オーロラの歌




笑みを浮かべた私に気づいて、グリンは照れくさそうに目を泳がせた。


グリンはピアスを揺らしながら、かごからサンドイッチを二つ取って、立ち上がった。



「じゃあ、僕は戻るね~」



そう言い残して、この場から離れていくグリンの足取りは、軽々しくて。


そんなグリンに、また微笑んだ。




昼食を食べ終えて、子ども達と追いかけっこなどをして遊んでから、私は子ども達にもう一度歌を歌ってあげた。

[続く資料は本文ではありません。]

### src/rtl/uart_tx_arbiter.sv
// uart_tx_arbiter: round-robin, message-granular sharing of one paced UART transmit path
module uart_tx_arbiter #(
   parameter int N_REQ         = 2,
   parameter int BITS_PER_CHAR = 10
) (
   input  logic               clk,
   input  logic               reset,
   input  logic               baud_x1,
   input  logic               tx_ready,
   input  logic [N_REQ-1:0]   req_valid,
   input  logic [8*N_REQ-1:0] req_data,
   input  logic [N_REQ-1:0]   req_last,
   output logic [N_REQ-1:0]   req_ready,
   output logic [N_REQ-1:0]   grant,
   output logic [7:0]         tx_data,
   output logic               tx_strobe,
   output logic               busy
);
   localparam int PW = N_REQ > 1 ? $clog2(N_REQ) : 1;
   localparam int CW = $clog2(BITS_PER_CHAR + 1);

   typedef enum logic [1:0] {IDLE, OWN, SEND, LAST} state_t;

   state_t           state, state_n;
   logic [PW-1:0]    owner, owner_n, rr_ptr, rr_ptr_n, pick, idx, nxt;
   logic [CW-1:0]    gap_cnt, gap_n;
   logic [N_REQ-1:0] grant_n, ready_n;
   logic [7:0]       data_n;
   logic             strobe_n, found;

   assign busy = |grant || gap_cnt != '0;
   assign nxt  = owner == PW'(N_REQ - 1) ? '0 : owner + 1'b1;

   // descending scan so the requester closest at/after rr_ptr wins
   always_comb begin
      found = 1'b0;
      pick  = rr_ptr;
      idx   = '0;
      for (int k = N_REQ - 1; k >= 0; k--) begin
         idx = PW'((int'(rr_ptr) + k) % N_REQ);
         if (req_valid[idx]) begin
            found = 1'b1;
            pick  = idx;
         end
      end
   end

   always_comb begin
      state_n  = state;
      owner_n  = owner;
      rr_ptr_n = rr_ptr;
      grant_n  = grant;
      ready_n  = '0;
      strobe_n = 1'b0;
      data_n   = tx_data;
      gap_n    = baud_x1 && gap_cnt != '0 && !tx_strobe ? gap_cnt - 1'b1 : gap_cnt;
      case (state)
         IDLE: if (found) begin
            owner_n = pick;
            grant_n = N_REQ'(1) << pick;
            state_n = OWN;
         end
         OWN: if (!req_valid[owner]) begin
            grant_n  = '0;
            rr_ptr_n = nxt;
            state_n  = IDLE;
         end else if (gap_cnt == '0 && tx_ready) begin
            strobe_n = 1'b1;
            data_n   = req_data[{owner, 3'b000} +: 8];
            ready_n  = N_REQ'(1) << owner;
            gap_n    = CW'(BITS_PER_CHAR);
            state_n  = req_last[owner] ? LAST : SEND;
         end
         SEND: state_n = OWN;
         LAST: begin
            grant_n  = '0;
            rr_ptr_n = nxt;
            state_n  = IDLE;
         end
         default: state_n = IDLE;
      endcase
   end

   always_ff @(posedge clk) begin
      if (reset) begin
         state     <= IDLE;
         owner     <= '0;
         rr_ptr    <= '0;
         gap_cnt   <= '0;
         grant     <= '0;
         req_ready <= '0;
         tx_data   <= 8'h00;
         tx_strobe <= 1'b0;
      end else begin
         state     <= state_n;
         owner     <= owner_n;
         rr_ptr    <= rr_ptr_n;
         gap_cnt   <= gap_n;
         grant     <= grant_n;
         req_ready <= ready_n;
         tx_data   <= data_n;
         tx_strobe <= strobe_n;
      end
   end
endmodule
[config.mk]
export PLATFORM = sky130hd
export DESIGN_NAME = ram_port_arbiter
export DESIGN_NICKNAME = d
export VERILOG_FILES = /design/src/rtl/ram_port_arbiter.sv
export SDC_FILE = /design/constraint.sdc
export NUM_CORES = 1
export LEC_CHECK = 0
export CAP_MARGIN = 20
export CORE_AREA = 5 5 72 74
export DETAILED_ROUTE_END_ITERATION = 10
export DIE_AREA = 0 0 77 79
export MAX_ROUTING_LAYER = met4
export PLACE_DENSITY = 0.82
export SLEW_MARGIN = 0
export SYNTH_ARGS = -nofsm -noshare
export SYNTH_HDL_FRONTEND = slang
export SYNTH_SLANG_ARGS = --single-unit
[constraint.sdc]
create_clock -name clk -period 4.3 [get_ports clk]
set_clock_uncertainty 0.1 [all_clocks]
set_input_delay 1.29 -clock clk [delete_from_list [all_inputs] [get_ports clk]]
set_output_delay 1.29 -clock clk [all_outputs]
set_load 0.05 [all_outputs]
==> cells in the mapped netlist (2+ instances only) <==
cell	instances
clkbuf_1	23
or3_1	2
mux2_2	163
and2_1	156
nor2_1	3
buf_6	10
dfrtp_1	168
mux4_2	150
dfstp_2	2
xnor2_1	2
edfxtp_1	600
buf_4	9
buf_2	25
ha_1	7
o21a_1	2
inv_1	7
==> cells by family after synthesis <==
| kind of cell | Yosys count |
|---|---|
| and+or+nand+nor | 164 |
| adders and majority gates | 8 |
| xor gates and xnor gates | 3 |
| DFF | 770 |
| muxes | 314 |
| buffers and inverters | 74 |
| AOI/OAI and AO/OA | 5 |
$ cat config.mk
export PLATFORM = sky130hd
export DESIGN_NAME = pb_debouncer
export DESIGN_NICKNAME = d
export VERILOG_FILES = /design/src/rtl/pb_debouncer_pkg.sv /design/src/rtl/sync_2ff.sv /design/src/rtl/pb_debouncer.sv
export SDC_FILE = /design/constraint.sdc
export NUM_CORES = 1
export LEC_CHECK = 0
export BUFFER_PORTS_ARGS = -buffer_cell sky130_fd_sc_hd__buf_2
export CORE_ASPECT_RATIO = 0.9
export CORE_MARGIN = 2
export CORE_UTILIZATION = 59
export DETAILED_ROUTE_END_ITERATION = 8
export GPL_TIMING_DRIVEN = 0
export HOLD_SLACK_MARGIN = 0.08
export PLACE_DENSITY = 0.82
export SYNTH_ARGS = -nofsm -noshare
export SYNTH_HDL_FRONTEND = slang
export SYNTH_SLANG_ARGS = --single-unit
$ cat constraint.sdc
create_clock -name clk -period 1.9 [get_ports clk]
set_clock_uncertainty 0.05 [all_clocks]
set_input_delay 0.475 -clock clk [delete_from_list [all_inputs] [get_ports clk]]
set_output_delay 0.475 -clock clk [all_outputs]
set_load 0.005 [all_outputs]
## config.mk

```make
export PLATFORM = sky130hd
export DESIGN_NAME = bmu_multicycle
export DESIGN_NICKNAME = d
export VERILOG_FILES = /design/src/rtl/bmu_multicycle_pkg.sv /design/src/rtl/bmu_multicycle_bit_counter.sv /design/src/rtl/bmu_multicycle.sv
export SDC_FILE = /design/constraint.sdc
export NUM_CORES = 1
export LEC_CHECK = 0
export CAP_MARGIN = 25
export CORE_UTILIZATION = 50
export CTS_CLUSTER_SIZE = 20
export DETAILED_ROUTE_END_ITERATION = 10
export PLACE_DENSITY = 0.85
export SLEW_MARGIN = 20
export SYNTH_ARGS = -nofsm -noshare
export SYNTH_HDL_FRONTEND = slang
export SYNTH_HIERARCHICAL = 1
export SYNTH_SLANG_ARGS = --single-unit
```

## constraint.sdc

```tcl
create_clock -name clk -period 6.3 [get_ports clk]
set_clock_uncertainty 0.05 [all_clocks]
set_input_delay 1.26 -clock clk [delete_from_list [all_inputs] [get_ports clk]]
set_output_delay 1.26 -clock clk [all_outputs]
set_load 0.02 [all_outputs]
```
## src/rtl/pipe_hazard_ctrl_pkg.sv

```systemverilog
// Shared types for the pipeline hazard/forwarding controller.
//   fwd_sel_e  : EX-stage operand mux select encoding
//   hz_state_e : hazard controller FSM states
//   STAGE_*    : values of the BR_STAGE parameter
package riscv_pipe_pkg;

    typedef enum logic [1:0] {
        FWD_RF  = 2'b00,
        FWD_WB  = 2'b01,
        FWD_MEM = 2'b10
    } fwd_sel_e;

    typedef enum logic [1:0] {
        S_RUN,
        S_LU_STALL,
        S_FREEZE
    } hz_state_e;

    localparam int unsigned STAGE_EX  = 2;
    localparam int unsigned STAGE_MEM = 3;

endpackage

```

## src/rtl/pipe_hazard_ctrl_fwd_sel.sv

```systemverilog
// Forwarding select for one EX-stage operand.
//   rs                     : source register of the ID_EX instruction
//   mem_rd / mem_regwrite  : EX_MEM destination and write flag
//   wb_rd  / wb_regwrite   : MEM_WB destination and write flag
//   sel                    : FWD_MEM, FWD_WB or FWD_RF (x0 is never forwarded)
module fwd_sel
    import riscv_pipe_pkg::*;
#(
    parameter int unsigned REG_AW = 5
) (
    input  logic [REG_AW-1:0] rs,
    input  logic [REG_AW-1:0] mem_rd,
    input  logic              mem_regwrite,
    input  logic [REG_AW-1:0] wb_rd,
    input  logic              wb_regwrite,
    output fwd_sel_e          sel
);

    always_comb begin
        sel = FWD_RF;
        // EX_MEM holds the younger result, so it wins over MEM_WB
        if (mem_regwrite && (mem_rd != '0) && (mem_rd == rs))
            sel = FWD_MEM;
        else if (wb_regwrite && (wb_rd != '0) && (wb_rd == rs))
            sel = FWD_WB;
    end

endmodule

```

## src/rtl/pipe_hazard_ctrl.sv

```systemverilog
// Hazard / forwarding controller for a 5-stage RISC-V pipeline.
//   Inputs : reset (async, active-low), ID/EX/MEM/WB register indices and
//            control flags, br_taken (resolved in stage BR_STAGE), dmem_busy.
//   Outputs: forward_a/forward_b operand selects, stage write enables,
//            stage flushes, saturating stall_cnt / flush_cnt.
// Priority each cycle: dmem_busy > br_taken > load-use stall.
module pipe_hazard_ctrl
    import riscv_pipe_pkg::*;
#(
    parameter int unsigned REG_AW   = 5,
    parameter int unsigned LOAD_LAT = 1,
    parameter int unsigned BR_STAGE = 3,
    parameter int unsigned CNT_W    = 32
) (
    input  logic              clk,
    input  logic              reset,
    input  logic [REG_AW-1:0] id_rs1,
    input  logic [REG_AW-1:0] id_rs2,
    input  logic              id_rs1_used,
    input  logic              id_rs2_used,
    input  logic [REG_AW-1:0] ex_rs1,
    input  logic [REG_AW-1:0] ex_rs2,
    input  logic [REG_AW-1:0] ex_rd,
    input  logic              ex_memread,
    input  logic [REG_AW-1:0] mem_rd,
    input  logic              mem_regwrite,
    input  logic [REG_AW-1:0] wb_rd,
    input  logic              wb_regwrite,
    input  logic              br_taken,
    input  logic              dmem_busy,
    output logic [1:0]        forward_a,
    output logic [1:0]        forward_b,
    output logic              pc_write,
    output logic              if_id_write,
    output logic              ex_mem_write,
    output logic              mem_wb_write,
    output logic              if_id_flush,
    output logic              id_ex_flush,
    output logic              ex_mem_flush,
    output logic [CNT_W-1:0]  stall_cnt,
    output logic [CNT_W-1:0]  flush_cnt
);

    localparam logic       BR_IN_MEM = (BR_STAGE == STAGE_MEM);
    localparam logic [2:0] LU_INIT   = 3'(LOAD_LAT - 1);

    hz_state_e  state, state_nx;
    logic [2:0] lu_cnt, lu_nx;
    logic       br_pend, pend_nx;
    logic       lu_hit, resume_lu, flush_go;
    fwd_sel_e   sel_a, sel_b;

    fwd_sel #(.REG_AW(REG_AW)) u_fwd_a (
        .rs(ex_rs1), .mem_rd(mem_rd), .mem_regwrite(mem_regwrite),
        .wb_rd(wb_rd), .wb_regwrite(wb_regwrite), .sel(sel_a)
    );

    fwd_sel #(.REG_AW(REG_AW)) u_fwd_b (
        .rs(ex_rs2), .mem_rd(mem_rd), .mem_regwrite(mem_regwrite),
        .wb_rd(wb_rd), .wb_regwrite(wb_regwrite), .sel(sel_b)
    );

    assign lu_hit = ex_memread && (ex_rd != '0) &&
                    ((id_rs1_used && (id_rs1 == ex_rd)) ||
                     (id_rs2_used && (id_rs2 == ex_rd)));

    // Leaving S_FREEZE, the release cycle already behaves as the state we
    // return to, so a saved load-use count resumes without losing a cycle.
    assign resume_lu = (state == S_LU_STALL) ||
                       ((state == S_FREEZE) && (lu_cnt != '0));

    always_comb begin
        forward_a    = sel_a;
        forward_b    = sel_b;
        pc_write     = 1'b1;
        if_id_write  = 1'b1;
        ex_mem_write = 1'b1;
        mem_wb_write = 1'b1;
        if_id_flush  = 1'b0;
        id_ex_flush  = 1'b0;
        ex_mem_flush = 1'b0;
        flush_go     = 1'b0;
        state_nx     = S_RUN;
        lu_nx        = lu_cnt;
        pend_nx      = 1'b0;

        if (dmem_busy) begin
            // whole pipe frozen; a branch seen now is remembered, lu_cnt held
            pc_write     = 1'b0;
            if_id_write  = 1'b0;
            ex_mem_write = 1'b0;
            mem_wb_write = 1'b0;
            state_nx     = S_FREEZE;
            pend_nx      = br_pend | br_taken;
        end else if (br_taken || ((state == S_FREEZE) && br_pend)) begin
            // branch flush also aborts any load-use stall in progress
            if_id_flush  = 1'b1;
            id_ex_flush  = 1'b1;
            ex_mem_flush = BR_IN_MEM;
            flush_go     = 1'b1;
            lu_nx        = '0;
        end else if (resume_lu) begin
            pc_write     = 1'b0;
            if_id_write  = 1'b0;
            id_ex_flush  = 1'b1;
            lu_nx        = lu_cnt - 3'd1;
            state_nx     = (lu_cnt <= 3'd1) ? S_RUN : S_LU_STALL;
        end else if (lu_hit) begin
            pc_write     = 1'b0;
            if_id_write  = 1'b0;
            id_ex_flush  = 1'b1;
            lu_nx        = LU_INIT;
            state_nx     = (LOAD_LAT > 1) ? S_LU_STALL : S_RUN;
        end
    end

    always_ff @(posedge clk or negedge reset) begin
        if (!reset) begin
            state     <= S_RUN;
            lu_cnt    <= '0;
            br_pend   <= 1'b0;
            stall_cnt <= '0;
            flush_cnt <= '0;
        end else begin
            state   <= state_nx;
            lu_cnt  <= lu_nx;
            br_pend <= pend_nx;
            if (!pc_write && (stall_cnt != '1))
                stall_cnt <= stall_cnt + CNT_W'(1);
            if (flush_go && (flush_cnt != '1))
                flush_cnt <= flush_cnt + CNT_W'(1);
        end
    end

endmodule

```
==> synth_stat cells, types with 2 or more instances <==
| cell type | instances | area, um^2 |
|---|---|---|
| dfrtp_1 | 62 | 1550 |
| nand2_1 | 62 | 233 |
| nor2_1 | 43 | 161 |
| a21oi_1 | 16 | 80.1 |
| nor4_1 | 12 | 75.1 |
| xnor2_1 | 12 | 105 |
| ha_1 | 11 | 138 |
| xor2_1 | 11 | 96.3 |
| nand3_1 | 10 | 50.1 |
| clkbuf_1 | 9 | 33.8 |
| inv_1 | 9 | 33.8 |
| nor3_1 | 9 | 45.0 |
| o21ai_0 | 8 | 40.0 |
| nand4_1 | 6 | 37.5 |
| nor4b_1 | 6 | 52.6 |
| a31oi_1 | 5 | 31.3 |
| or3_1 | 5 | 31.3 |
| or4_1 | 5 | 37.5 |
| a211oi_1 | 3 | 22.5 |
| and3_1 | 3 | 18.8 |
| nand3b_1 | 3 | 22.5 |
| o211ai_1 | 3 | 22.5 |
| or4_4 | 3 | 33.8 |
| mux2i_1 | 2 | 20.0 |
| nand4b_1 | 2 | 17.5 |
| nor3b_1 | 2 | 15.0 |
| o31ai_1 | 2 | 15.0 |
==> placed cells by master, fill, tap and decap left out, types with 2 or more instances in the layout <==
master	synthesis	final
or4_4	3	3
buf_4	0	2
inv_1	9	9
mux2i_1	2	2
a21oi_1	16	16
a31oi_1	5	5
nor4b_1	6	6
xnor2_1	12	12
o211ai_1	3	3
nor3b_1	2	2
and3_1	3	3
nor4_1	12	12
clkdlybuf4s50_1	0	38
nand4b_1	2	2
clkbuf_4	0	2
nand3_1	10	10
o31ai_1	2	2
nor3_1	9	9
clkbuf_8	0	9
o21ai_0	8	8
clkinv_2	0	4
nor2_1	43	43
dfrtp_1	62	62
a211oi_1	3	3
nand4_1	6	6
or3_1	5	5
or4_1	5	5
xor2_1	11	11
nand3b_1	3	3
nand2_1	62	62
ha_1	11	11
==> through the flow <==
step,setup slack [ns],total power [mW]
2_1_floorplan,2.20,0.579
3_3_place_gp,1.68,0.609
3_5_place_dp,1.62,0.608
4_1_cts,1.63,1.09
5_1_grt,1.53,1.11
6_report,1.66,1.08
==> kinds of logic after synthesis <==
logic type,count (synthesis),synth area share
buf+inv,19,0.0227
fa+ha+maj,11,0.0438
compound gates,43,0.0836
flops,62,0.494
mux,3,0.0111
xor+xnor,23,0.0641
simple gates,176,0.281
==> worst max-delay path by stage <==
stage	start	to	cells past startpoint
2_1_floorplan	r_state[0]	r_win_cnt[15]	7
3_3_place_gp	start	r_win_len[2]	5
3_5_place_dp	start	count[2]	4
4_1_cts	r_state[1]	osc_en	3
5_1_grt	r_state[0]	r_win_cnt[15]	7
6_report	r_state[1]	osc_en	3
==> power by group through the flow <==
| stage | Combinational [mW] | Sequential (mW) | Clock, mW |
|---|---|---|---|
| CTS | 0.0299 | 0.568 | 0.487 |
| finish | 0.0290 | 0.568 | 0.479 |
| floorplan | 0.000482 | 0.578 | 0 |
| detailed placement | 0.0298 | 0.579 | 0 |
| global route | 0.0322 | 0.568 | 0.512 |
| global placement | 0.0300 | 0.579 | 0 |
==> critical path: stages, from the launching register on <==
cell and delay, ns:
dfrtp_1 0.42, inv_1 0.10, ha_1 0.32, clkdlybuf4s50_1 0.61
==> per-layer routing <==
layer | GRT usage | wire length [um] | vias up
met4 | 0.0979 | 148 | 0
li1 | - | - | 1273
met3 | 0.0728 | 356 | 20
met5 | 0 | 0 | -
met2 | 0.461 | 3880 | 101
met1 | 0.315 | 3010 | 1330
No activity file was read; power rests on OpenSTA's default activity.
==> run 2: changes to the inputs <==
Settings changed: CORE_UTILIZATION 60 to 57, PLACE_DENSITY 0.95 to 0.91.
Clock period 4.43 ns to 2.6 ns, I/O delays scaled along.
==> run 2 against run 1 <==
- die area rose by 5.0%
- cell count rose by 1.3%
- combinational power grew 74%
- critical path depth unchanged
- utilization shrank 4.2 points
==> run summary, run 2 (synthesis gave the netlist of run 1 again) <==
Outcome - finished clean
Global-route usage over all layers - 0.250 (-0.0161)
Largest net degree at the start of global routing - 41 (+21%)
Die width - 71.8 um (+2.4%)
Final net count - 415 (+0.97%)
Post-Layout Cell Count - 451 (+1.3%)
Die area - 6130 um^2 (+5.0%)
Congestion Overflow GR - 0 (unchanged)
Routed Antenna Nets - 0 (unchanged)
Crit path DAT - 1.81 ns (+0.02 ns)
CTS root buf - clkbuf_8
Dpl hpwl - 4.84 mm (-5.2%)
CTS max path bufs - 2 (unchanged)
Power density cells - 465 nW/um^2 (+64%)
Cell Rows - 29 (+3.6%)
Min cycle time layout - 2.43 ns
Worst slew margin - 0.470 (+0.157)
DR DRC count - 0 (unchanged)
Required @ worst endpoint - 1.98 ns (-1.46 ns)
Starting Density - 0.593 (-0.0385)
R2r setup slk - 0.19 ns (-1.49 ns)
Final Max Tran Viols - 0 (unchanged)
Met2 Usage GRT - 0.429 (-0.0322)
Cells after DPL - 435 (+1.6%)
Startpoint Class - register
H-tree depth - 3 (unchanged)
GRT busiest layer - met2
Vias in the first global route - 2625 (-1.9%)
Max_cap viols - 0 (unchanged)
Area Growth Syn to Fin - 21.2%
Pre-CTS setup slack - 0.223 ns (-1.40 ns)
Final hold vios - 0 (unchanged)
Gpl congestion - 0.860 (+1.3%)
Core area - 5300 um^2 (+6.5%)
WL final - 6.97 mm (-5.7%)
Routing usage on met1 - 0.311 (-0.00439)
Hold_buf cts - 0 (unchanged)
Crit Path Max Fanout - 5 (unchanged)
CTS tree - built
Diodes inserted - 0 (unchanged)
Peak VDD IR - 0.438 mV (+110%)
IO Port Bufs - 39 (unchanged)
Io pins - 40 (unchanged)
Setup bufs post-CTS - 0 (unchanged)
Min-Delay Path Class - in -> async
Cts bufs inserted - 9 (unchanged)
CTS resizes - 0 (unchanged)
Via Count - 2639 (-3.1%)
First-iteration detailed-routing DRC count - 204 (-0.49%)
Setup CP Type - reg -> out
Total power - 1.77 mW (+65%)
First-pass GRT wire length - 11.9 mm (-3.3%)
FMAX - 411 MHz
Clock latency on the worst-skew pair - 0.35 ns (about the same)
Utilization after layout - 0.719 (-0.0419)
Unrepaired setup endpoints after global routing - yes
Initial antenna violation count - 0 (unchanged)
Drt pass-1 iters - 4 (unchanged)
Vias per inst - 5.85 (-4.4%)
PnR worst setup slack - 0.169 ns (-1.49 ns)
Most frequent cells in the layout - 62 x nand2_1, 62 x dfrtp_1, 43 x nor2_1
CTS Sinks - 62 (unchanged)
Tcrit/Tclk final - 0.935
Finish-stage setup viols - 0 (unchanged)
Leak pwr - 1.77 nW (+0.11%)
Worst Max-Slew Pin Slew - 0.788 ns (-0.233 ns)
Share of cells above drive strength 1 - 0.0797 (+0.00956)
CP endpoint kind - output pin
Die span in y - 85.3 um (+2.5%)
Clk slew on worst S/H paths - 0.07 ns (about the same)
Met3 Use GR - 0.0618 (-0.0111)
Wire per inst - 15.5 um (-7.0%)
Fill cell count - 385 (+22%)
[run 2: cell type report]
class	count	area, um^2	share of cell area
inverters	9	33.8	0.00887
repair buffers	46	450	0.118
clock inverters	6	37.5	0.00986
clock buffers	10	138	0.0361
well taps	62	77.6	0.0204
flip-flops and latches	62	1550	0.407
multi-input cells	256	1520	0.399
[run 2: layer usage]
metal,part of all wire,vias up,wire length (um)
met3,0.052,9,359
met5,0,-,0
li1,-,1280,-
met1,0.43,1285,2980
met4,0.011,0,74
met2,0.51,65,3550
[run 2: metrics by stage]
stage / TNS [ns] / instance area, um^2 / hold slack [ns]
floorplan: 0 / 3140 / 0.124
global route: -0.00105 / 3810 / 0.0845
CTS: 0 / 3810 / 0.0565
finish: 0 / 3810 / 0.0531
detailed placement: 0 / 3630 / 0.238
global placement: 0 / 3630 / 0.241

そうしていたら、あっという間に、青かった空はオレンジ色に染まっていった。



「今日はありがとう、オーロラお姉ちゃん」


「どういたしまして」



子ども達から「楽しかったよ」と言われて、私は嬉しすぎて、つい子ども達をギューッと抱きしめてしまった。


私も、楽しかったよ。


明日には旅立ってしまうから、ちょっと寂しいな。




「あーあ、オーロラお姉ちゃんが女王様だったらよかったのになあ」




私が抱きしめる力を緩めると、女の子は不服そうにボソッと呟いた。


胸がドクン、と小さく音を立てる。



「じゃあまたね!」


「う、うん、バイバイ」



子ども達が、私に大きく手を振りながら別れを告げる。


私はぎこちない挨拶を補うように、子ども達に手を振り返した。